A previous post shared results from the insert benchmark for Postgres 15.3 with a variety of configurations. This has results for even more configurations to understand the impact of several tuning variables. The goal is to understand which config options improve average throughput and/or reduce throughput variance. The focus in on the l.i1 benchmark step (inserts with secondary index maintenance) as that is the largest source of stress for MVCC GC.
tl;dr (for this workload):
- the base config I have been using is good once I tuned autovacuum to be more agressive
- adding wal_compression=lz4 helps a lot while pglz didn't help (in 2020, see here)
- tuning autovacuum scale factors might help
- several of the changes made performance much worse
- increasing autovacuum_work_mem didn't help here but might help on IO-bound tests
Benchmark
This continues to use Postgres 15.3, a c2-standard-30 server with 15 cores and the insert benchmark with delete_per_insert enabled to avoid growing the table so that write-heavy benchmark steps can run for a long time while keeping the working set in memory.
The configurations all use shared_buffers=4G so that the database is cached by the OS but not by Postgres -- this kind-of simulates fast storage. Results where the database is cached by Postgres are pending.

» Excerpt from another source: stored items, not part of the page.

**src/rtl/inner_product_pu.sv**
```systemverilog
// PU side of the read/write stream protocol: pulls num_taps input words per output,
// multiplies every lane by a per-tap weight, accumulates, and writes one result word per output.
module inner_product_pu #(
    parameter int OP_WIDTH   = 16,
    parameter int NUM_PE     = 1,
    parameter int MAX_TAPS   = 64,
    localparam int TAP_W     = (MAX_TAPS > 1) ? $clog2(MAX_TAPS) : 1,
    localparam int DATA_WIDTH = OP_WIDTH * NUM_PE
) (
    input  logic                  clk,
    input  logic                  reset_n,
    input  logic                  w_wr_en,
    input  logic [TAP_W-1:0]      w_wr_addr,
    input  logic [OP_WIDTH-1:0]   w_wr_data,
    input  logic                  start,
    input  logic [TAP_W:0]        num_taps,
    input  logic [15:0]           num_outputs,
    output logic                  pu_rd_req,
    input  logic                  pu_rd_ready,
    input  logic [DATA_WIDTH-1:0] pu_data_in,
    output logic                  pu_wr_req,
    output logic [DATA_WIDTH-1:0] pu_data_out,
    output logic                  busy,
    output logic                  done,
    output logic [2:0]            dbg_state
);

    typedef enum logic [2:0] {
        S_IDLE  = 3'd0,
        S_REQ   = 3'd1,
        S_DRAIN = 3'd2,
        S_WRITE = 3'd3,
        S_DONE  = 3'd4
    } state_t;

    state_t                state;
    logic [TAP_W-1:0]      tap_k;
    logic [TAP_W:0]        taps_q;
    logic [15:0]           outs_q;
    logic [15:0]           out_cnt;
    logic                  pipe_valid;
    logic [TAP_W-1:0]      pipe_k;
    logic [OP_WIDTH-1:0]   acc     [NUM_PE];
    logic [OP_WIDTH-1:0]   acc_nxt [NUM_PE];
    logic [DATA_WIDTH-1:0] acc_flat;
    logic [OP_WIDTH-1:0]   w_cur;
    logic [OP_WIDTH-1:0]   prod;
    logic                  last_tap;
    logic [OP_WIDTH-1:0]   wbuf [MAX_TAPS];

    // Handshake: pu_rd_req is raised only while pu_rd_ready is high, and each cycle it is high
    // transfers exactly one word, returned on pu_data_in in the following cycle. pu_wr_req is a
    // one-cycle strobe with no backpressure; pu_data_out is meaningful only while it is high.
    assign pu_rd_req = (state == S_REQ) && pu_rd_ready;
    assign dbg_state = state;
    assign last_tap  = ({1'b0, tap_k} == (taps_q - (TAP_W + 1)'(1)));

    // Weights survive reset so a job can be rerun after an abort without reloading.
    always_ff @(posedge clk) begin
        if (w_wr_en) begin
            wbuf[w_wr_addr] <= w_wr_data;
        end
    end

    // Lane products wrap to OP_WIDTH bits, so signed and unsigned operands give the same result.
    always_comb begin
        w_cur    = wbuf[pipe_k];
        prod     = '0;
        acc_flat = '0;
        for (int j = 0; j < NUM_PE; j++) begin
            acc_nxt[j] = acc[j];
            prod       = pu_data_in[j*OP_WIDTH +: OP_WIDTH] * w_cur;
            if (pipe_valid) begin
                acc_nxt[j] = acc[j] + prod;
            end
            acc_flat[j*OP_WIDTH +: OP_WIDTH] = acc_nxt[j];
        end
    end

    always_ff @(posedge clk or negedge reset_n) begin
        if (!reset_n) begin
            state       <= S_IDLE;
            tap_k       <= '0;
            taps_q      <= '0;
            outs_q      <= '0;
            out_cnt     <= '0;
            pipe_valid  <= 1'b0;
            pipe_k      <= '0;
            pu_wr_req   <= 1'b0;
            pu_data_out <= '0;
            busy        <= 1'b0;
            done        <= 1'b0;
            for (int j = 0; j < NUM_PE; j++) begin
                acc[j] <= '0;
            end
        end else begin
            pipe_valid <= pu_rd_req;
            pipe_k     <= tap_k;
            pu_wr_req  <= 1'b0;
            done       <= 1'b0;
            for (int j = 0; j < NUM_PE; j++) begin
                acc[j] <= acc_nxt[j];
            end
            case (state)
                S_IDLE: begin
                    if (start) begin
                        taps_q  <= num_taps;
                        outs_q  <= num_outputs;
                        tap_k   <= '0;
                        out_cnt <= '0;
                        if ((num_taps != '0) && (num_outputs != '0)) begin
                            state <= S_REQ;
                            busy  <= 1'b1;
                        end else begin
                            state <= S_DONE;
                            done  <= 1'b1;
                        end
                    end
                end
                S_REQ: begin
                    if (pu_rd_ready) begin
                        tap_k <= tap_k + 1'b1;
                        if (last_tap) begin
                            state <= S_DRAIN;
                        end
                    end
                end
                S_DRAIN: begin
                    // The final word lands in the accumulator this cycle; capture the sum including it.
                    state       <= S_WRITE;
                    pu_wr_req   <= 1'b1;
                    pu_data_out <= acc_flat;
                end
                S_WRITE: begin
                    for (int j = 0; j < NUM_PE; j++) begin
                        acc[j] <= '0;
                    end
                    out_cnt <= out_cnt + 16'd1;
                    tap_k   <= '0;
                    if (out_cnt == (outs_q - 16'd1)) begin
                        state <= S_DONE;
                        done  <= 1'b1;
                        busy  <= 1'b0;
                    end else begin
                        state <= S_REQ;
                    end
                end
                S_DONE: begin
                    state <= S_IDLE;
                end
                default: begin
                    state <= S_IDLE;
                    busy  <= 1'b0;
                end
            endcase
        end
    end

endmodule

```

All of the config files are here. The base config file is cx7a_4g_gcp_c2s30 and then the other config files make a small change to the base. The biggest win is already in the base config, and is the tuning done to make autovacuum more aggressive (see here). Of the configs, and using abbreviated names:
- one of them has a significant benefit: a1
- a few of them have a small benefit: a9, a10, a11
- one had no impact: a17
- many of them hurt performance: a2, a5, a6, a7, a12, a13, a14, a15
- a few of them can be ignored: a3, a4, a8
- conf.diff.cx7a1_4g_gcp_c2s30 (a1) - adds wal_compression=lz4
- conf.diff.cx7a2_4g_gcp_c2s30 (a2) - adds backend_flush_after=256kb
- conf.diff.cx7a3_4g_gcp_c2s30 (a3) - adds full_page_writes=off (not for production!)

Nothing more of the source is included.